Researched this recently after stumbling upon Librem 15:
[https://www.crowdsupply.com/purism/librem-15](https://www.crowdsupply.com/purism/librem-15)

Librem 15 sounded too good to be true, and reached the conclusion that it is.
Chatted with coreboot devs on IRC and read this article:
[http://blogs.coreboot.org/blog/2015/02/23/the-truth-about-
pu...](http://blogs.coreboot.org/blog/2015/02/23/the-truth-about-purism-why-
librem-is-not-the-same-as-libre/)

Gluglug is probably the best option right now:
[http://shop.gluglug.org.uk](http://shop.gluglug.org.uk)

Here's an email (March 2015) from Gluglug responding to some of my questions:

Hi Duncan,

> > 1) Libreboot X200 w/ 8Gb RAM and 120GB SSD is spec'd as CPU P8400 > or
> higher. Would it be possible to receive a X200 with T9600 > (2.8Ghz) at this
> price?

T9600 isn't available on X200. If you are in the EU, you can send your own
X200 for flashing if you like.

"Or higher" means that I can send one with any CPU. Most of my X200 laptops
(and most of what you will find online) have the P8400.

> 2) The X200 page mentions inclusion of ProteanOS. Is this available > now?
> If not, could you give me a rough estimate of when it will be > available? >

There is no ETA, but it will be available some time this year, as a kernel and
initramfs file which will go into the libreboot ROM images and be bootable
from the GRUB payload.

> 3) How does one update libreboot when it's already installed?
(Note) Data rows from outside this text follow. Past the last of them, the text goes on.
What follows belongs to an exercise in optimizing a design on an open flow for small area; a production flow would make more cautious choices. The RTL was checked by simulation tests, not by an equivalence proof against the original design. Power and IR drop assume default switching activity. The clock port is modelled as an ideal driver; clocking choices that lean on that would not hold on a real chip.

## alpha
## avr_boot_engine
module avr_boot_engine (
    input  wire        clk,
    input  wire        rst,           
    output wire        link_load,     
    output reg  [7:0]  link_tx,
    output wire        link_poll,     
    input  wire        link_done,
    input  wire        link_wcol,
    input  wire [7:0]  link_rx,
    output wire        nvm_poll,      
    input  wire        nvm_busy,
    output wire        nvm_op,        
    output reg  [1:0]  nvm_cmd,       
    output reg  [16:0] nvm_addr,
    output reg  [7:0]  nvm_lo,
    output reg  [7:0]  nvm_hi,
    output wire        pm_re,
    output reg  [16:0] pm_addr,
    input  wire [7:0]  pm_data,
    output wire        aux_re,
    output wire        aux_we,
    output reg  [15:0] aux_addr,
    output reg  [7:0]  aux_wdata,
    input  wire [7:0]  aux_rdata,
    output wire        escape,
    output wire [2:0]  esc_cause,
    output wire        irq_inhibit
);
    localparam [7:0]   AUX_MARKER  = 8'h01;
    localparam [2:0] CAUSE_LEAVE = 3'd0, CAUSE_TIMEOUT = 3'd1, CAUSE_COLLISION = 3'd2,
                     CAUSE_DESYNC = 3'd3, CAUSE_OVERSIZE = 3'd4;
    localparam [3:0] S_LOAD  = 4'd0,    
                     S_POLL  = 4'd1,    
                     S_PWR   = 4'd2,    
                     S_FDONE = 4'd3,    
                     S_CHECK = 4'd4,    
                     S_AUXW  = 4'd5,    
                     S_NWAIT = 4'd6,    
                     S_NOP   = 4'd7,    
                     S_S2    = 4'd8,    
                     S_RDS   = 4'd9,    
                     S_RDC   = 4'd10,   
                     S_SWAP  = 4'd12,   
                     S_ESC   = 4'd11;   
  ...
Size: about 2100 flip-flops, roughly 130 I/O pins, ~48000 um2 of cells after synthesis.
clock: 10.0 ns
lec_check: 0
cap_margin: 20
core_margin: 2
core_utilization: 30
gpl_timing_driven: 0
slew_margin: 20
standard.sh (not shown) runs the stock make flow with config.mk's settings and CLKGATE_MAP_FILE= SYNTH_SCRIPT=/design/flow/synth_recipe.tcl, a recipe that flattens the netlist after the stock synthesis.
==> flow/flow/run.sh <==
#!/bin/bash
export BUFFER_PORTS_ARGS="-buffer_cell sky130_fd_sc_hd__buf_1"
export CTS_ARGS="-sink_clustering_enable -repair_clock_nets -dont_use_dummy_load -sink_clustering_size 30 -sink_clustering_max_diameter 100 -buf_list sky130_fd_sc_hd__clkbuf_16"
bash standard.sh > standard.log 2>&1
alpha: all stages complete, timing, DRC and antenna checks passed
> inputs changed (alpha -> epsilon)
# alpha
export LEC_CHECK = 0
export CAP_MARGIN = 20
export CORE_MARGIN = 2
export CORE_UTILIZATION = 30
export GPL_TIMING_DRIVEN = 0
export SLEW_MARGIN = 20
create_clock -name core_clock -period 10.0 [get_ports {clk}]
# epsilon
export LEC_CHECK = 0
export CAP_MARGIN = 20
export CORE_MARGIN = 2
export CORE_UTILIZATION = 30
export SLEW_MARGIN = 20
create_clock -name core_clock -period 10.0 [get_ports {clk}]
- Going from alpha to epsilon, fraction of area in multi-input gates held steady, area growth from synthesis to final layout shrank by 0.96 points, wire length of the first global-routing pass held steady, number of hold violations in the final report held steady, worst hold slack across all endpoints grew by 0.040 ns.
- Clock network power share was lower in alpha than in epsilon.
- Compared with alpha, epsilon ends up with less cell area.
- Comparing alpha with epsilon, the post-route total power came out essentially unchanged.
- alpha has a higher routing usage on met3 than epsilon.
- Vias: epsilon fewer than alpha


Setup of exp/garnet:
avr_boot_engine, a different RTL version from the one above (not shown whole).
Size in the first run: about 2800 cells after synthesis, about 2100 flip-flops, ~0.048 sq mm of cells after synthesis.
export LEC_CHECK = 0
export CAP_MARGIN = 20
export CORE_MARGIN = 2
export CORE_UTILIZATION = 30
export MIN_ROUTING_LAYER = met2
export SLEW_MARGIN = 20
create_clock -name core_clock -period 10.0 [get_ports {clk}]
==> flow/flow/run.sh <==
#!/bin/bash
export BUFFER_PORTS_ARGS="-buffer_cell sky130_fd_sc_hd__buf_1"
export CTS_ARGS="-sink_clustering_enable -repair_clock_nets -dont_use_dummy_load -sink_clustering_size 36 -sink_clustering_max_diameter 100 -buf_list sky130_fd_sc_hd__clkbuf_16"
bash standard.sh > standard.log 2>&1
ANT=orfs/reports/sky130hd/avr_boot_engine/base/drt_antennas.log
for seed in 11 23 37; do
  if [[ -f $ANT ]] && ! grep -q VIOLATED $ANT; then
    break
  fi
  cp $ANT antennas_before_seed_$seed.log 2>/dev/null
  bash standard.sh clean_route > standard_clean_$seed.log 2>&1
  OR_SEED=$seed MAX_REPAIR_ANTENNAS_ITER_DRT=10 bash standard.sh > standard_seed_$seed.log 2>&1
done
[inputs] exp/juniper vs exp/garnet
- removing MIN_ROUTING_LAYER (formerly met2)
--- a/flow/flow/run.sh
+++ b/flow/flow/run.sh
@@ -3 +3 @@
-export CTS_ARGS="-sink_clustering_enable -repair_clock_nets -dont_use_dummy_load -sink_clustering_size 36 -sink_clustering_max_diameter 100 -buf_list sky130_fd_sc_hd__clkbuf_16"
+export CTS_ARGS="-sink_clustering_enable -repair_clock_nets -dont_use_dummy_load -sink_clustering_size 30 -sink_clustering_max_diameter 100 -buf_list sky130_fd_sc_hd__clkbuf_16"
Results
exp/juniper -> stages 100% | layout checks FAIL | antenna violations
Summary of exp/juniper over exp/garnet: total congestion overflow after global routing shows no meaningful change; global-route usage shows a reduction of 4.6 points; first-pass GRT wire length shows a reduction of 2700 um.
Routed wire length per instance delta for exp/juniper relative to exp/garnet: about 1.7% lower
Compared exp/juniper against exp/garnet; data required time at the worst endpoint within noise.


avr_boot_engine again, from the RTL that the note above started with.
Settings: LEC_CHECK=0, CAP_MARGIN=20, CORE_MARGIN=2, CORE_UTILIZATION=30, SLEW_MARGIN=20; clock period 10.0 ns.
==> flow/flow/run.sh <==
#!/bin/bash
export BUFFER_PORTS_ARGS="-buffer_cell sky130_fd_sc_hd__buf_1"
export CTS_ARGS="-sink_clustering_enable -repair_clock_nets -dont_use_dummy_load -sink_clustering_size 30 -sink_clustering_max_diameter 100 -tree_buf sky130_fd_sc_hd__clkbuf_8 -buf_list sky130_fd_sc_hd__clkbuf_16"
bash standard.sh > standard.log 2>&1
ANT=orfs/reports/sky130hd/avr_boot_engine/base/drt_antennas.log
for seed in 11 23 37; do
  if [[ -f $ANT ]] && ! grep -q VIOLATED $ANT; then
    break
  fi
  cp $ANT antennas_before_seed_$seed.log 2>/dev/null
  bash standard.sh clean_route > standard_clean_$seed.log 2>&1
  OR_SEED=$seed MAX_REPAIR_ANTENNAS_ITER_DRT=10 bash standard.sh > standard_seed_$seed.log 2>&1
done
The baseline finished with antenna violations left.
Next try:
--- a/flow/flow/run.sh
+++ b/flow/flow/run.sh
@@ -1,5 +1,5 @@
 #!/bin/bash
 export BUFFER_PORTS_ARGS="-buffer_cell sky130_fd_sc_hd__buf_1"
-export CTS_ARGS="-sink_clustering_enable -repair_clock_nets -dont_use_dummy_load -sink_clustering_size 30 -sink_clustering_max_diameter 100 -tree_buf sky130_fd_sc_hd__clkbuf_8 -buf_list sky130_fd_sc_hd__clkbuf_16"
+export CTS_ARGS="-sink_clustering_enable -repair_clock_nets -dont_use_dummy_load -sink_clustering_size 33 -sink_clustering_max_diameter 100 -buf_list sky130_fd_sc_hd__clkbuf_16"
 bash standard.sh > standard.log 2>&1
 ANT=orfs/reports/sky130hd/avr_boot_engine/base/drt_antennas.log
MIN_ROUTING_LAYER = met2   (was unset)
With this change the flow went through all stages and came out clean.
Clock skew stays flat.
Utilization hardly moves.
Sequential power stays flat.
Count of clock-buffer cells in the layout decreases by 6.
Non-clock buffer count increases by 1.
Next try:
==> flow/flow/run.sh (replaced) <==
#!/bin/bash
export BUFFER_PORTS_ARGS="-buffer_cell sky130_fd_sc_hd__buf_1"
export CTS_ARGS="-sink_clustering_enable -repair_clock_nets -dont_use_dummy_load -sink_clustering_size 30 -sink_clustering_max_diameter 100 -buf_list sky130_fd_sc_hd__clkbuf_16"
bash standard.sh > standard.log 2>&1
MIN_ROUTING_LAYER = unset   (was met2)
This time the run finished but fails on antenna violations.
Via count decreases by 23%.
Count of clock-buffer cells in the layout increases by 6.
Utilization stays flat.
Maximum frequency decreases by 0.59%.
Next try:
==> flow/flow/run.sh (replaced) <==
#!/bin/bash
export BUFFER_PORTS_ARGS="-buffer_cell sky130_fd_sc_hd__buf_1"
export CTS_ARGS="-sink_clustering_enable -repair_clock_nets -dont_use_dummy_load -sink_clustering_size 33 -sink_clustering_max_diameter 80 -buf_list sky130_fd_sc_hd__clkbuf_16"
bash standard.sh > standard.log 2>&1
ANT=orfs/reports/sky130hd/avr_boot_engine/base/drt_antennas.log
for seed in 11 23 37; do
  if [[ -f $ANT ]] && ! grep -q VIOLATED $ANT; then
    break
  fi
  cp $ANT antennas_before_seed_$seed.log 2>/dev/null
  bash standard.sh clean_route > standard_clean_$seed.log 2>&1
  OR_SEED=$seed MAX_REPAIR_ANTENNAS_ITER_DRT=10 bash standard.sh > standard_seed_$seed.log 2>&1
done
MIN_ROUTING_LAYER = met2   (was unset)
The changed run went through all stages and came out clean.
Worst setup slack gains 0.061 ns.
Final cell count barely changes.
First-iteration DRC count rises by 44%.
Clock power goes down by about 2%.
Clock-buffer cell count goes down by 3.
Area after synthesis is unchanged.
Next try:
--- a/flow/flow/run.sh
+++ b/flow/flow/run.sh
@@ -1,5 +1,5 @@
 #!/bin/bash
 export BUFFER_PORTS_ARGS="-buffer_cell sky130_fd_sc_hd__buf_1"
-export CTS_ARGS="-sink_clustering_enable -repair_clock_nets -dont_use_dummy_load -sink_clustering_size 33 -sink_clustering_max_diameter 80 -buf_list sky130_fd_sc_hd__clkbuf_16"
+export CTS_ARGS="-sink_clustering_enable -repair_clock_nets -dont_use_dummy_load -sink_clustering_size 30 -sink_clustering_max_diameter 100 -buf_list sky130_fd_sc_hd__clkbuf_16"
 bash standard.sh > standard.log 2>&1
 ANT=orfs/reports/sky130hd/avr_boot_engine/base/drt_antennas.log
The new run went through all stages and came out clean.
Hold slack loses 0.019 ns.
Fmax shrinks slightly.
Utilization hardly moves.
Synthesized cell count is unchanged.
Next try:
--- a/flow/flow/run.sh
+++ b/flow/flow/run.sh
@@ -1,5 +1,5 @@
 #!/bin/bash
 export BUFFER_PORTS_ARGS="-buffer_cell sky130_fd_sc_hd__buf_1"
-export CTS_ARGS="-sink_clustering_enable -repair_clock_nets -dont_use_dummy_load -sink_clustering_size 30 -sink_clustering_max_diameter 100 -buf_list sky130_fd_sc_hd__clkbuf_16"
+export CTS_ARGS="-sink_clustering_enable -repair_clock_nets -dont_use_dummy_load -sink_clustering_size 26 -sink_clustering_max_diameter 100 -buf_list sky130_fd_sc_hd__clkbuf_16"
 bash standard.sh > standard.log 2>&1
 ANT=orfs/reports/sky130hd/avr_boot_engine/base/drt_antennas.log
What happened: Area after synthesis is unchanged; setup slack gets better by 0.11 ns; routed wire length barely changes; cell area goes up by 0.42%; count of clock-buffer cells in the layout rose by 10; maximum frequency climbs by 2.0%; global-route usage hardly moves; total power rises by 1.5%; utilization grows by 0.14 points; cell count hardly moves; clock power grows by 5.6%.

afterwards: timing with drivers on the ports:
In the flow no input, the clock included, has a driving cell. The finished layouts below were timed again as built, in two steps. Step 1: set_driving_cell puts a clkbuf_16 on clk and a buf_2 on each other input, an assumption about the parent block. Step 2, shift: input delay + t, output delay - t, t = (earliest + latest rising clock arrival at the registers) / 2. This alone moves slack from input paths to output paths. Slacks: no drivers / after step 1 / after step 2; pairs: no drivers / after step 1.
run | t, ns | slack for setup (ns) | slew at the worst register clock pin (ns)
alpha | 0.727 | 4.393 / 4.316 / 5.043 | 0.10 / 0.10
epsilon | 0.724 | 4.514 / 4.441 / 5.165 | 0.12 / 0.12
exp/garnet | 0.705 | 4.704 / 4.638 / 5.343 | 0.12 / 0.12
exp/juniper | 0.731 | 4.638 / 4.569 / 5.299 | 0.12 / 0.12
the first run of note 3 | 0.731 | 4.638 / 4.569 / 5.299 | 0.12 / 0.12
the second run of note 3 | 0.725 | 4.670 / 4.601 / 5.325 | 0.11 / 0.11
the third run of note 3 | 0.731 | 4.638 / 4.569 / 5.300 | 0.12 / 0.12
the fourth run of note 3 | 0.727 | 4.699 / 4.629 / 5.356 | 0.11 / 0.11
the fifth run of note 3 | 0.728 | 4.627 / 4.561 / 5.289 | 0.11 / 0.11
the sixth run of note 3 | 0.732 | 4.732 / 4.665 / 5.397 | 0.11 / 0.11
Is > this
> something that can be done from within the operating system, > or does one
> need to open up the computer and flash via beagle board > or similar? >

No disassembly or external hardware needed. You can update it in software.

> 4) The list of supported hardware on the libreboot website is > limited to
> older laptops with low display resolutions. Would it be > possible to
> utilize libreboot on more recent hardware? If not, what > is the limitation?
> Chipset? It would be amazing to run libreboot > with a more modern CPU...i5,
> i7, etc. >

Those newer Intel systems will likely never be freed, due to the management
engine (ME). The ME was removed on GM45 (X200 uses this), but it is a lot
harder on later platforms.

At present, the plan is to now focus exclusively on AMD and ARM for newer
hardware platforms in libreboot.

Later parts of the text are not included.